# Exercise requirements:
Which lines of the records contain the word "CntBits"? Show each of them.

╭─ Supplied data

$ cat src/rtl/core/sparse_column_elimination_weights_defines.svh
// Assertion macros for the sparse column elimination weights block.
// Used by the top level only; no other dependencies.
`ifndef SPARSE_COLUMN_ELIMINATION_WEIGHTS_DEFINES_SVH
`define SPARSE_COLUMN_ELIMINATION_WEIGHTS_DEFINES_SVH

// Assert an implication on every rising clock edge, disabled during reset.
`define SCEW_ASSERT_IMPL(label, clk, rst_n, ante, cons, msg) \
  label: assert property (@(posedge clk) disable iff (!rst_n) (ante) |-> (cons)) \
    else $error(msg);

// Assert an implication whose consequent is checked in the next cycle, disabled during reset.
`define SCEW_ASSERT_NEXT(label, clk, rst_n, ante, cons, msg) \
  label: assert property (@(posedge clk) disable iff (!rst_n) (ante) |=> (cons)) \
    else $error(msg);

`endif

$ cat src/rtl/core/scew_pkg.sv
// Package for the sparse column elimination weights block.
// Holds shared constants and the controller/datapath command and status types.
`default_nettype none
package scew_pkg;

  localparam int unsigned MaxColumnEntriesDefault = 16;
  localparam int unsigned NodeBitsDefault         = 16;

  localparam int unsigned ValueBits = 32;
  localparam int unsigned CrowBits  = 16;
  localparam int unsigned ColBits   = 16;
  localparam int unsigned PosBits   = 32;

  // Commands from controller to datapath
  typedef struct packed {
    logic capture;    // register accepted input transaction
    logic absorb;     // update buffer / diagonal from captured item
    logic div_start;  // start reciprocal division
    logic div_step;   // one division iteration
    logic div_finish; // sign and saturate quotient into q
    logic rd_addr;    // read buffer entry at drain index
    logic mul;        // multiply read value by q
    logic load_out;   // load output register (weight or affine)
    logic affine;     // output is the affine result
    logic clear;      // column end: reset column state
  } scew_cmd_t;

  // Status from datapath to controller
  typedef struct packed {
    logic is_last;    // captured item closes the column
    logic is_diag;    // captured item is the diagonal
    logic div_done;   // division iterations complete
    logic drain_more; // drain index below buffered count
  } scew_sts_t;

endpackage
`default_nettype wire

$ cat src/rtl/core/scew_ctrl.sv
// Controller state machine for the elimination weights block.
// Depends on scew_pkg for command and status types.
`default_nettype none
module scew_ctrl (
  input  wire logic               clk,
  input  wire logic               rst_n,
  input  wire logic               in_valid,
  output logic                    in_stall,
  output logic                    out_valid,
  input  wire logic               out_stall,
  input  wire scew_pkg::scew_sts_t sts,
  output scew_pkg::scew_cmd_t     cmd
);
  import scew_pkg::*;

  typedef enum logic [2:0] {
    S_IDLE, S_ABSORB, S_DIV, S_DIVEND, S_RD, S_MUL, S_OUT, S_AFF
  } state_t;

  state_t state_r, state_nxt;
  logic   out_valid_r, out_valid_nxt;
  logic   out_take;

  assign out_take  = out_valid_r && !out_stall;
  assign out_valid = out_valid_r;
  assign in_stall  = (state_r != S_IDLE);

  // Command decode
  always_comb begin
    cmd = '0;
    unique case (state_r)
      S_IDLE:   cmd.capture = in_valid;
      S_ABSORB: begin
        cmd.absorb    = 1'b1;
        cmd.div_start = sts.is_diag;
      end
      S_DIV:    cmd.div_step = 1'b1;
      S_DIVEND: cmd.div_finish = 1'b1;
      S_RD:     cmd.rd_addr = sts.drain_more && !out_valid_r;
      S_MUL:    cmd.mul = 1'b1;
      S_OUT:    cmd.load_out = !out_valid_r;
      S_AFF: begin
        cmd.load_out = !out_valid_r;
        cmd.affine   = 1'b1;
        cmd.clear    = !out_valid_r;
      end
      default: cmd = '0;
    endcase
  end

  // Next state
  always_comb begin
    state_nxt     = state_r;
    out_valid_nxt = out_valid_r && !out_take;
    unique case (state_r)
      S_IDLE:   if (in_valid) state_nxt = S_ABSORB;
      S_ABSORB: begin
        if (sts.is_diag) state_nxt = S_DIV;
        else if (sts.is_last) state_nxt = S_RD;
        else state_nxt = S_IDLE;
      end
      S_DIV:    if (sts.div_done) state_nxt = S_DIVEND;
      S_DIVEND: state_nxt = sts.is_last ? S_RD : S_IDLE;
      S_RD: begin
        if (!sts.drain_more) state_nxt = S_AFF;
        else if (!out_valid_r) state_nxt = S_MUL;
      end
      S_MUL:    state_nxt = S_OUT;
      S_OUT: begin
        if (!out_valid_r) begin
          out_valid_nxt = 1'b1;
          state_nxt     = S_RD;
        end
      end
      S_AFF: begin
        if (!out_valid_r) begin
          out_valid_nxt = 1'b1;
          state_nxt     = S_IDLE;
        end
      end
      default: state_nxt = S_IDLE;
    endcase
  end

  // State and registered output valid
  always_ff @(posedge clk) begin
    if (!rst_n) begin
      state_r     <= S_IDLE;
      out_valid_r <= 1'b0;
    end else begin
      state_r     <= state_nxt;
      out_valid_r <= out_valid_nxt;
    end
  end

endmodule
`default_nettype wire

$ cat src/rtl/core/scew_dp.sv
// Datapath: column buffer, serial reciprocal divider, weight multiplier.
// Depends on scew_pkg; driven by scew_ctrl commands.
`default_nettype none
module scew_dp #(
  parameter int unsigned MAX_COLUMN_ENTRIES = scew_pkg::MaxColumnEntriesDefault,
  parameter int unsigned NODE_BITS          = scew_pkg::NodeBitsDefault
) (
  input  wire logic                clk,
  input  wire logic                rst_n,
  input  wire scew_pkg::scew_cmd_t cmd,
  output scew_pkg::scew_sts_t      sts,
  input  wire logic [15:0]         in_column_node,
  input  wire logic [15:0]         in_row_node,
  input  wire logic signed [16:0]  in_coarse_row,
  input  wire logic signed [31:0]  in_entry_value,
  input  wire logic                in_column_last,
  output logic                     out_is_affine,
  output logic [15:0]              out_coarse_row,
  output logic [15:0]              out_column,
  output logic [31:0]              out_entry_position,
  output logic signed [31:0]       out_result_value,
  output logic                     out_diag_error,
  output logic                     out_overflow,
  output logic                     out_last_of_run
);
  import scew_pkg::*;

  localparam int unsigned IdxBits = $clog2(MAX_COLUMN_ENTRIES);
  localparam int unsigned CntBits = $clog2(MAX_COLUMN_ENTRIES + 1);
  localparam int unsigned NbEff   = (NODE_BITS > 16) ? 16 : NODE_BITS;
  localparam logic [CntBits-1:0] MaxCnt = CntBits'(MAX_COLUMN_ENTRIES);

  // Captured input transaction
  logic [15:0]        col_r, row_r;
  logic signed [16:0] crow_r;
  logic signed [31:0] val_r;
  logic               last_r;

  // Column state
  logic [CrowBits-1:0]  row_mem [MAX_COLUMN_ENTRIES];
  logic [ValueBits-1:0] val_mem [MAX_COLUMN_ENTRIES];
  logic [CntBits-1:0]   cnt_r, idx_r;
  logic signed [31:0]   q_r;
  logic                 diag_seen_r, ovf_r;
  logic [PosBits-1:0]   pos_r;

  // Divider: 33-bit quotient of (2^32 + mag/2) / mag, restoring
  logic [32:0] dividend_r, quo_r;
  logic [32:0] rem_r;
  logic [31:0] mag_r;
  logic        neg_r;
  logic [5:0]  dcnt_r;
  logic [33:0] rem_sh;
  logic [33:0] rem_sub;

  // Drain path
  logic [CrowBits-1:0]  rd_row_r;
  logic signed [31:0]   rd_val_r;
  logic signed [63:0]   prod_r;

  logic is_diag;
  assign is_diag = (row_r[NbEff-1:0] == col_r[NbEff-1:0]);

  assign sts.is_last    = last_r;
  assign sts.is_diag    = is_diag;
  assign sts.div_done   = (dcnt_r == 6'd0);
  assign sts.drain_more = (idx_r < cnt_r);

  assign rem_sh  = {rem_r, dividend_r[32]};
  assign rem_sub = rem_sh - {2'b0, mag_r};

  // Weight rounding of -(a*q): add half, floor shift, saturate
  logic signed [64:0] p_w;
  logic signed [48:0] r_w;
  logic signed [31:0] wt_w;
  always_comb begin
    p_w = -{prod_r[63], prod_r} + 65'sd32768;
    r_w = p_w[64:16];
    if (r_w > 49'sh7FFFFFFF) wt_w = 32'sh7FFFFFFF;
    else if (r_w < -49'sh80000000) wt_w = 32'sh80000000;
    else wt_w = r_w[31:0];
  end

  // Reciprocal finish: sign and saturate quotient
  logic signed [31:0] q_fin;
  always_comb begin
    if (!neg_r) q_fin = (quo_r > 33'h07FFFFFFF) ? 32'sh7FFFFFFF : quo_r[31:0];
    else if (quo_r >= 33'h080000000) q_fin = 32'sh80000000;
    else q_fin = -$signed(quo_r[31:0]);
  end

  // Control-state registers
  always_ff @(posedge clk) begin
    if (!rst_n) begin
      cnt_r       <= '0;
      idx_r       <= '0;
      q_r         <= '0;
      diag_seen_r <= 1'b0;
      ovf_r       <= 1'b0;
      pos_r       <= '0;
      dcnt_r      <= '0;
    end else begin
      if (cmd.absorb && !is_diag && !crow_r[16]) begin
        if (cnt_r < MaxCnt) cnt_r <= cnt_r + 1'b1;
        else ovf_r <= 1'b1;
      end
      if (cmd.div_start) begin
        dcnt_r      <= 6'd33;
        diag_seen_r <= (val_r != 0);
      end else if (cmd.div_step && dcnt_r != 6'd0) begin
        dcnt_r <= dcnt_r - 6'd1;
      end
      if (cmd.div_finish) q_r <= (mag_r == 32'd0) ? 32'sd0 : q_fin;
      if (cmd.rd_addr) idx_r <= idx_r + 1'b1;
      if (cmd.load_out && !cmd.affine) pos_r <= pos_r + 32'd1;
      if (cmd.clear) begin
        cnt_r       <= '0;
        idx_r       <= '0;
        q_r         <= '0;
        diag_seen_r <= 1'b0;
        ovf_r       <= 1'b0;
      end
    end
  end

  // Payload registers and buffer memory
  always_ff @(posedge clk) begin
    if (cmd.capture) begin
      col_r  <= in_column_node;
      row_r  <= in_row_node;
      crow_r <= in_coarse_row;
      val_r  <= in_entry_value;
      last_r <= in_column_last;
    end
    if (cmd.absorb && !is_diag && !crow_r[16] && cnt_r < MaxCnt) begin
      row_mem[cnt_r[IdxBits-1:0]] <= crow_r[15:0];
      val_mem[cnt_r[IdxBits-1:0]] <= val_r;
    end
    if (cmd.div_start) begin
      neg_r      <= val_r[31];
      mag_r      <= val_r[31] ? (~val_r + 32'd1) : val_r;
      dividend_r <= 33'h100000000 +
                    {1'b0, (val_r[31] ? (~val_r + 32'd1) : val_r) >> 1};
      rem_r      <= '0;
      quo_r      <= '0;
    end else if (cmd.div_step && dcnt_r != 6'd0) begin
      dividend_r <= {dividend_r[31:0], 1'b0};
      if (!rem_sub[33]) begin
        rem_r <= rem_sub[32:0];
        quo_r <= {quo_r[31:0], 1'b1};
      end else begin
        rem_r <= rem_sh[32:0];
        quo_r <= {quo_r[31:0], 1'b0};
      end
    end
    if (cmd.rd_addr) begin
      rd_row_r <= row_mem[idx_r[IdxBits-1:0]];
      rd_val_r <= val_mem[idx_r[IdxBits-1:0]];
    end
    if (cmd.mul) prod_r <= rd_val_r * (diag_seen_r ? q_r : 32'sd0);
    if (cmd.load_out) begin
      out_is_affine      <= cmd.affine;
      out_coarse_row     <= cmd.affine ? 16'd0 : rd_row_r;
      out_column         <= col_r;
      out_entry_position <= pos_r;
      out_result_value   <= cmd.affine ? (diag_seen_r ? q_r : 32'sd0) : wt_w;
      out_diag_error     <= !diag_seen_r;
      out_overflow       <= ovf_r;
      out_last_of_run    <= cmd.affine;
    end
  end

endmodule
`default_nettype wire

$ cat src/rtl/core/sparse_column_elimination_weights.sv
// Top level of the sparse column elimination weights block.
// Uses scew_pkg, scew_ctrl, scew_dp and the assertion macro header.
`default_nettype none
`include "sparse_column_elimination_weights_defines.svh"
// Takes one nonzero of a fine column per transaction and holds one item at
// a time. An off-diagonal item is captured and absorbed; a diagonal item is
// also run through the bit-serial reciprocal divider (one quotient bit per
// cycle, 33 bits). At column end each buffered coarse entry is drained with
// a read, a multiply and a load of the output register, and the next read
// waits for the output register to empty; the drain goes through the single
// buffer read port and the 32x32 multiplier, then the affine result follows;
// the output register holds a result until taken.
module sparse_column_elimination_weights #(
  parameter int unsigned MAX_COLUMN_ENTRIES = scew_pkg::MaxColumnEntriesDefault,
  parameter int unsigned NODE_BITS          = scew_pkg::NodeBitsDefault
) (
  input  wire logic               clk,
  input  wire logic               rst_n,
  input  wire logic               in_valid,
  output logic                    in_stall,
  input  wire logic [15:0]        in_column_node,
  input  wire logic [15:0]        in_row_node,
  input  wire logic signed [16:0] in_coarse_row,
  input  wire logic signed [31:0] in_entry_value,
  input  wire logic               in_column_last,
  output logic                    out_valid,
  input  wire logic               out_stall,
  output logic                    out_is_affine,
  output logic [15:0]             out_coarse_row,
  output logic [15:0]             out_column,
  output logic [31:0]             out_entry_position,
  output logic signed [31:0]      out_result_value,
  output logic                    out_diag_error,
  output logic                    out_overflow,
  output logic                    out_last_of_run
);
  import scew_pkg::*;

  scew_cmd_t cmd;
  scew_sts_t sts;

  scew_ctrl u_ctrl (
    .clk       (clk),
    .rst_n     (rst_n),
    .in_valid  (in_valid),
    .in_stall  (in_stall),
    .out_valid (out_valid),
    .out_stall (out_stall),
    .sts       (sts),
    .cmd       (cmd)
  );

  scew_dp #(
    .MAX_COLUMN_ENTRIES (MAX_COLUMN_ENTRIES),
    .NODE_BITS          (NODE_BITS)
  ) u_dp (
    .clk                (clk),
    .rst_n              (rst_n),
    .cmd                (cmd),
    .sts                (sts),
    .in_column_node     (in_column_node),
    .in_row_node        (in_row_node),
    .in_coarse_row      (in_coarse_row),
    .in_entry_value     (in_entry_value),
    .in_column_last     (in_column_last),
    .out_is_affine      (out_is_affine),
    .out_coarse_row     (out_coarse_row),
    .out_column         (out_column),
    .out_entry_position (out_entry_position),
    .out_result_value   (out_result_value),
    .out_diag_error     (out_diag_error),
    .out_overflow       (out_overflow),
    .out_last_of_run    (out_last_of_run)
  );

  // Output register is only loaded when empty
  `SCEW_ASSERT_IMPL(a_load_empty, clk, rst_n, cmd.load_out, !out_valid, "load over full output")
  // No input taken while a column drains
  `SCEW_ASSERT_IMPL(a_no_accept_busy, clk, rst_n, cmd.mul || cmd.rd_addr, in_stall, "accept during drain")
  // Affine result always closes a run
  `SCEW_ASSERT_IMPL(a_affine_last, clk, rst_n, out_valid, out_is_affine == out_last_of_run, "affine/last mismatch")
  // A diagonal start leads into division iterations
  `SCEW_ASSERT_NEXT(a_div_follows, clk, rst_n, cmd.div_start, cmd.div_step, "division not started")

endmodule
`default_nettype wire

╰─

# Your response:
  localparam int unsigned CntBits = $clog2(MAX_COLUMN_ENTRIES + 1);
  localparam logic [CntBits-1:0] MaxCnt = CntBits'(MAX_COLUMN_ENTRIES);
  logic [CntBits-1:0]   cnt_r, idx_r;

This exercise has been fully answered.